== Segment start ==
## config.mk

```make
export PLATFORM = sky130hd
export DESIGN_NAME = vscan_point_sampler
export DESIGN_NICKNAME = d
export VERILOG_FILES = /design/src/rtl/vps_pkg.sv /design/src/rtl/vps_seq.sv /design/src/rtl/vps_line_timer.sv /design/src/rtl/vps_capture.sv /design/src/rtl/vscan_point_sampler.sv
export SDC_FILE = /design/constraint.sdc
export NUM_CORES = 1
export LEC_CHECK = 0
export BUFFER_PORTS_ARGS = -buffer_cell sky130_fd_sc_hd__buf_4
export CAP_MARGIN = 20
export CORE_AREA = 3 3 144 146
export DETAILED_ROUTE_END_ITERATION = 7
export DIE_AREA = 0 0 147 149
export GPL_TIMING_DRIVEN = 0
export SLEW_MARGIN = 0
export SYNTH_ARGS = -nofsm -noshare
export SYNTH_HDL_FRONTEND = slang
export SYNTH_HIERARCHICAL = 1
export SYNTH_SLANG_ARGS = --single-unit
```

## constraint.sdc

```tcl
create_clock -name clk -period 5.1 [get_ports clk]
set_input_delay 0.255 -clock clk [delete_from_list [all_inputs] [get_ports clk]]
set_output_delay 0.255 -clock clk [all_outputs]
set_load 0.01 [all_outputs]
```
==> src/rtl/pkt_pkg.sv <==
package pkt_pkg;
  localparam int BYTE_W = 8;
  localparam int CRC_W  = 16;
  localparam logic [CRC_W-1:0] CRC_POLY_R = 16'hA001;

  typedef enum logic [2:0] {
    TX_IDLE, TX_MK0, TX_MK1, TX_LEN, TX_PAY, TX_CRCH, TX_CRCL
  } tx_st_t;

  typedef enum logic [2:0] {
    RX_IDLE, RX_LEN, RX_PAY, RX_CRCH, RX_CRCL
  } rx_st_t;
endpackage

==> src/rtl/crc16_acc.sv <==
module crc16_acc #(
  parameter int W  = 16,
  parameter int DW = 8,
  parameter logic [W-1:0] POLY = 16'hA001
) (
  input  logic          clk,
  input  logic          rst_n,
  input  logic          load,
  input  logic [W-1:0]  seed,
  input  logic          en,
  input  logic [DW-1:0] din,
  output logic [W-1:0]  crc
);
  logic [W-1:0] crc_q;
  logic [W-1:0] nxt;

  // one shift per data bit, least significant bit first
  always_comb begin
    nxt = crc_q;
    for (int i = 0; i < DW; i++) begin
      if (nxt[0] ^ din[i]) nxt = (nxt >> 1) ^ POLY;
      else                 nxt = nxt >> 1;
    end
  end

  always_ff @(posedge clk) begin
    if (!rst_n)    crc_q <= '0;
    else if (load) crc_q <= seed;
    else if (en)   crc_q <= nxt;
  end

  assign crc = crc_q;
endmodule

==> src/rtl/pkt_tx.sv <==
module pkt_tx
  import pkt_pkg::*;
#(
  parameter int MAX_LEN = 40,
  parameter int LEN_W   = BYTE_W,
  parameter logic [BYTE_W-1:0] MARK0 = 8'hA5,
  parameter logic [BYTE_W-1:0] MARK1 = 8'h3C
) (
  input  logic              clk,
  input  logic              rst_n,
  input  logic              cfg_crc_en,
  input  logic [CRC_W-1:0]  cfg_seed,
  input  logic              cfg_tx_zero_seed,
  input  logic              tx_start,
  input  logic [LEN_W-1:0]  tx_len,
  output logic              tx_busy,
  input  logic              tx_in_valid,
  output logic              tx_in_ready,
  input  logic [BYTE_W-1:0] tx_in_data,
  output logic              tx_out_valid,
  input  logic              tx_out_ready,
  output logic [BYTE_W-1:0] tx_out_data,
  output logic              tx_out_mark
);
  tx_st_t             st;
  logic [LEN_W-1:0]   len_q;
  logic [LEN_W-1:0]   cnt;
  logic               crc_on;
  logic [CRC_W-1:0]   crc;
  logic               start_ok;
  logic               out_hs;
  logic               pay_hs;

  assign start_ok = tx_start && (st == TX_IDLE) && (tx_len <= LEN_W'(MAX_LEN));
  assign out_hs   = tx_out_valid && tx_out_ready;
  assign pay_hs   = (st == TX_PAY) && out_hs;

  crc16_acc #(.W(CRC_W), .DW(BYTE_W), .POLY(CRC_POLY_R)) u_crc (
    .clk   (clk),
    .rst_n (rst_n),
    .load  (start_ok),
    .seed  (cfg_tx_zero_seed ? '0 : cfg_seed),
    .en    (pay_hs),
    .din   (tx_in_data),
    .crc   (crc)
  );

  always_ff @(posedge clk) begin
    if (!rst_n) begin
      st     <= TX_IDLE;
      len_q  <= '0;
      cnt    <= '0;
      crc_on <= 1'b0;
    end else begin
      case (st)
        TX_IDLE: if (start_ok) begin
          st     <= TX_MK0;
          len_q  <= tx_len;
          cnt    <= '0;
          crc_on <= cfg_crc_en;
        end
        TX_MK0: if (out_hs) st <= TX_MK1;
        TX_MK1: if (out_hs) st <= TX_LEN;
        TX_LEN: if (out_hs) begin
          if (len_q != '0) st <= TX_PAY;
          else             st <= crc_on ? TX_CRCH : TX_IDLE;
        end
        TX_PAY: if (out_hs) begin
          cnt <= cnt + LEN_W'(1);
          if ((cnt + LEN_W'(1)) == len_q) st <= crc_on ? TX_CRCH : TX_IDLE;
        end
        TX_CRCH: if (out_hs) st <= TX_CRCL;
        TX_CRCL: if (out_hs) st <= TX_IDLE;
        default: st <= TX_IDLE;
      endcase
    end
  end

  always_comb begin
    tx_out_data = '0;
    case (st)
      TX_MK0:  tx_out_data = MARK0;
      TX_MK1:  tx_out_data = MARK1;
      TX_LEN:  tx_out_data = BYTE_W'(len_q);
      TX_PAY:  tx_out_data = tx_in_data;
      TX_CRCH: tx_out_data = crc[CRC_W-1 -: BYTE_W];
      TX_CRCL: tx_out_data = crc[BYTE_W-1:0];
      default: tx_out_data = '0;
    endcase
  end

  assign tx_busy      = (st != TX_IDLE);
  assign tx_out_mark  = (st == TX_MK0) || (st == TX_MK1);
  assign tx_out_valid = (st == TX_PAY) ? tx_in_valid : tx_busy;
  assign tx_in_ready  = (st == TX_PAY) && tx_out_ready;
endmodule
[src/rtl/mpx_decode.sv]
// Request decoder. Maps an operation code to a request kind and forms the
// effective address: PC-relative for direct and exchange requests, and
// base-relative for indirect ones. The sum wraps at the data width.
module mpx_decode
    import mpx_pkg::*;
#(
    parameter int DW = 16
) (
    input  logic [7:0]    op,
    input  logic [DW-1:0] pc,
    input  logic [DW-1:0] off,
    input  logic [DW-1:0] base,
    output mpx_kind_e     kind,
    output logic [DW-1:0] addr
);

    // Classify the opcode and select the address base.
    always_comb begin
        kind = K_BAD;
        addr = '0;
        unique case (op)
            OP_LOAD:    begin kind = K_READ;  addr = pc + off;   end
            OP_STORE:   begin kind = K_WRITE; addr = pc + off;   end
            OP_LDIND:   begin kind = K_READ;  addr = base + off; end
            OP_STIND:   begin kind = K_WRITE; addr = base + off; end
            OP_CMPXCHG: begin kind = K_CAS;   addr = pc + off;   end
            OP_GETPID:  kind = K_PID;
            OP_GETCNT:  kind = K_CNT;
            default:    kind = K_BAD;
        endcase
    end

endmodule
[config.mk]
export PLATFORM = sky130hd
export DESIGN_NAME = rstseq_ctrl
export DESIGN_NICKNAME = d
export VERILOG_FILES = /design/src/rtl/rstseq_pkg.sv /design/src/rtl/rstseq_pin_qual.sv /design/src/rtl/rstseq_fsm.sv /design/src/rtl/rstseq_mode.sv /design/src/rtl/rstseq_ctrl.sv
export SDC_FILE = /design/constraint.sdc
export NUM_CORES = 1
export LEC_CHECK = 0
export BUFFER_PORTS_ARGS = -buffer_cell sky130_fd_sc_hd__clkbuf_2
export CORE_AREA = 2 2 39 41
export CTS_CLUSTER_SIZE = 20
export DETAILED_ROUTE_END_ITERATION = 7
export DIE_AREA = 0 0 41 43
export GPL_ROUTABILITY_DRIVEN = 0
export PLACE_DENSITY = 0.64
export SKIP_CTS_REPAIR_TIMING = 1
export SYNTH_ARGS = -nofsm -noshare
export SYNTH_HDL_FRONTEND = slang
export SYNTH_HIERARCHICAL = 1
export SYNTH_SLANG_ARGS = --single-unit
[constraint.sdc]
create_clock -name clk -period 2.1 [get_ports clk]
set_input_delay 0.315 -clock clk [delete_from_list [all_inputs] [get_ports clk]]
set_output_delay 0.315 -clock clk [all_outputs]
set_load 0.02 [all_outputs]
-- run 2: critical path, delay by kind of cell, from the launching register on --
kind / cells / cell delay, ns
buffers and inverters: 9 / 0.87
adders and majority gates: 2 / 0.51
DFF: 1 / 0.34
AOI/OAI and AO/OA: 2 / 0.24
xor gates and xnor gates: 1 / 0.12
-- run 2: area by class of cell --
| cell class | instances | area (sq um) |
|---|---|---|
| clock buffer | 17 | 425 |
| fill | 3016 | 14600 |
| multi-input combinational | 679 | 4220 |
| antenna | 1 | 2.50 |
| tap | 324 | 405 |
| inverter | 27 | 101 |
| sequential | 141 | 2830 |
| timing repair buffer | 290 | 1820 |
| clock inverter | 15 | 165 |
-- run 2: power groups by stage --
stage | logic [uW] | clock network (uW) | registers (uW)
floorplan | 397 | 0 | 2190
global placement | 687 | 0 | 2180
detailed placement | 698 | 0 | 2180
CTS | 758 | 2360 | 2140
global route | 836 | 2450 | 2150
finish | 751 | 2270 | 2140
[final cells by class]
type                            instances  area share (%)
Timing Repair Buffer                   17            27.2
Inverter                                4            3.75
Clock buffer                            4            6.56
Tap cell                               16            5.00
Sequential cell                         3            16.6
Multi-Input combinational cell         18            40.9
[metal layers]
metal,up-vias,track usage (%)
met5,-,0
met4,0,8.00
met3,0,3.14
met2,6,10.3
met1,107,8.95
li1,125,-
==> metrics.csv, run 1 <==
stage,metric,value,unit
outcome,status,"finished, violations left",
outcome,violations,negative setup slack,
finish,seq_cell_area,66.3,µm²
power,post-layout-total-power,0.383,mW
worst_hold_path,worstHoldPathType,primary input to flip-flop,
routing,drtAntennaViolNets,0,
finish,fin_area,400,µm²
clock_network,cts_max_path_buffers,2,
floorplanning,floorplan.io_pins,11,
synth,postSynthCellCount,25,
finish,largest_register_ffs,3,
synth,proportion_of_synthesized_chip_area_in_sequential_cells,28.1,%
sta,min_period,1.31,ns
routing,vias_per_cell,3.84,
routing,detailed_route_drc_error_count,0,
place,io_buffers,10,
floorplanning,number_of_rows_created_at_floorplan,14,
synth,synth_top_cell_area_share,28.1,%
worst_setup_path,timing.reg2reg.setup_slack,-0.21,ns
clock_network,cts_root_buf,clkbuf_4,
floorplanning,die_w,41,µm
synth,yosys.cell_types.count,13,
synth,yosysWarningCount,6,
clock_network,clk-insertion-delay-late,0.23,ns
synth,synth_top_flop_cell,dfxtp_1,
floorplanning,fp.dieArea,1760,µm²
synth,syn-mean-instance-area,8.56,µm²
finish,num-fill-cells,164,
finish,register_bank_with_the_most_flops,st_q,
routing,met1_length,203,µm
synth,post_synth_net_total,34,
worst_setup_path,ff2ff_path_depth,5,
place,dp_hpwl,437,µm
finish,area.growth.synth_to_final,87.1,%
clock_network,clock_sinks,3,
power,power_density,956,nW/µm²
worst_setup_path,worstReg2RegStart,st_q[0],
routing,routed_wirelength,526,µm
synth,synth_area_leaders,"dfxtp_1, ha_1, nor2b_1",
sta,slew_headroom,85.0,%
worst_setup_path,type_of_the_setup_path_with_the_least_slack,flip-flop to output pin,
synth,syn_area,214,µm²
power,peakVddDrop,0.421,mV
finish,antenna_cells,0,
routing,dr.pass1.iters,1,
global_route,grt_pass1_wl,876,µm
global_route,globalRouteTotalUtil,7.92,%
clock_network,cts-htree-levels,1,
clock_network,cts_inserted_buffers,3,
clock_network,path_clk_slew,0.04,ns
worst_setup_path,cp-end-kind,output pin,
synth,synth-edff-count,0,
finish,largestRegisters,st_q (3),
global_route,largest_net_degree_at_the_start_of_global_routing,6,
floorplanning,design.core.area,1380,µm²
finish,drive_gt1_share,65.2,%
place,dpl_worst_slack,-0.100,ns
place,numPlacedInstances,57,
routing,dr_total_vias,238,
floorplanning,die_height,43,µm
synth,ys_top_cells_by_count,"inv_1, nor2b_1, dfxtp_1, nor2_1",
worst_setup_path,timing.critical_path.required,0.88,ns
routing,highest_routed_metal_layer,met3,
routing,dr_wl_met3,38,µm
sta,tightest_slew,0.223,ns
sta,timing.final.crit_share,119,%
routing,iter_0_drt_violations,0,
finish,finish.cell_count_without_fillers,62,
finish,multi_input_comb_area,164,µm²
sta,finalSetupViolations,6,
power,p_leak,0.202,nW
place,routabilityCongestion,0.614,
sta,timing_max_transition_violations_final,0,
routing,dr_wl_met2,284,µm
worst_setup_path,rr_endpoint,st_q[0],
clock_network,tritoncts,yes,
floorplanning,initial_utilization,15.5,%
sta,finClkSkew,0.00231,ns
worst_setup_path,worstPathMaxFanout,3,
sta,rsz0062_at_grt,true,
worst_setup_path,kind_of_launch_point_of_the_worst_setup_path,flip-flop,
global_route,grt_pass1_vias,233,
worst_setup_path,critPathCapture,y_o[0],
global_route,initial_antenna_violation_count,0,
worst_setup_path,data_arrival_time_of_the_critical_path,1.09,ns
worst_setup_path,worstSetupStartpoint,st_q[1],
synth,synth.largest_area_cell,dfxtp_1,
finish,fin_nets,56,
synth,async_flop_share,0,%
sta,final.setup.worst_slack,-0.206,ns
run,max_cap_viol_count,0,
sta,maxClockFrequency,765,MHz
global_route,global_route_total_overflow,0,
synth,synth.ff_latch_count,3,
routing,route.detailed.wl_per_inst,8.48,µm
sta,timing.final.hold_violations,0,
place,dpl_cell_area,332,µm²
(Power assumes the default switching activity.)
== Segment end ==
=== WHAT YOU HAVE TO DO ===
Read the material above and copy out each line holding "floorplanning".

=== SOLUTION BELOW ===
floorplanning,floorplan.io_pins,11,
floorplanning,number_of_rows_created_at_floorplan,14,
floorplanning,die_w,41,µm
floorplanning,fp.dieArea,1760,µm²
floorplanning,design.core.area,1380,µm²
floorplanning,die_height,43,µm
floorplanning,initial_utilization,15.5,%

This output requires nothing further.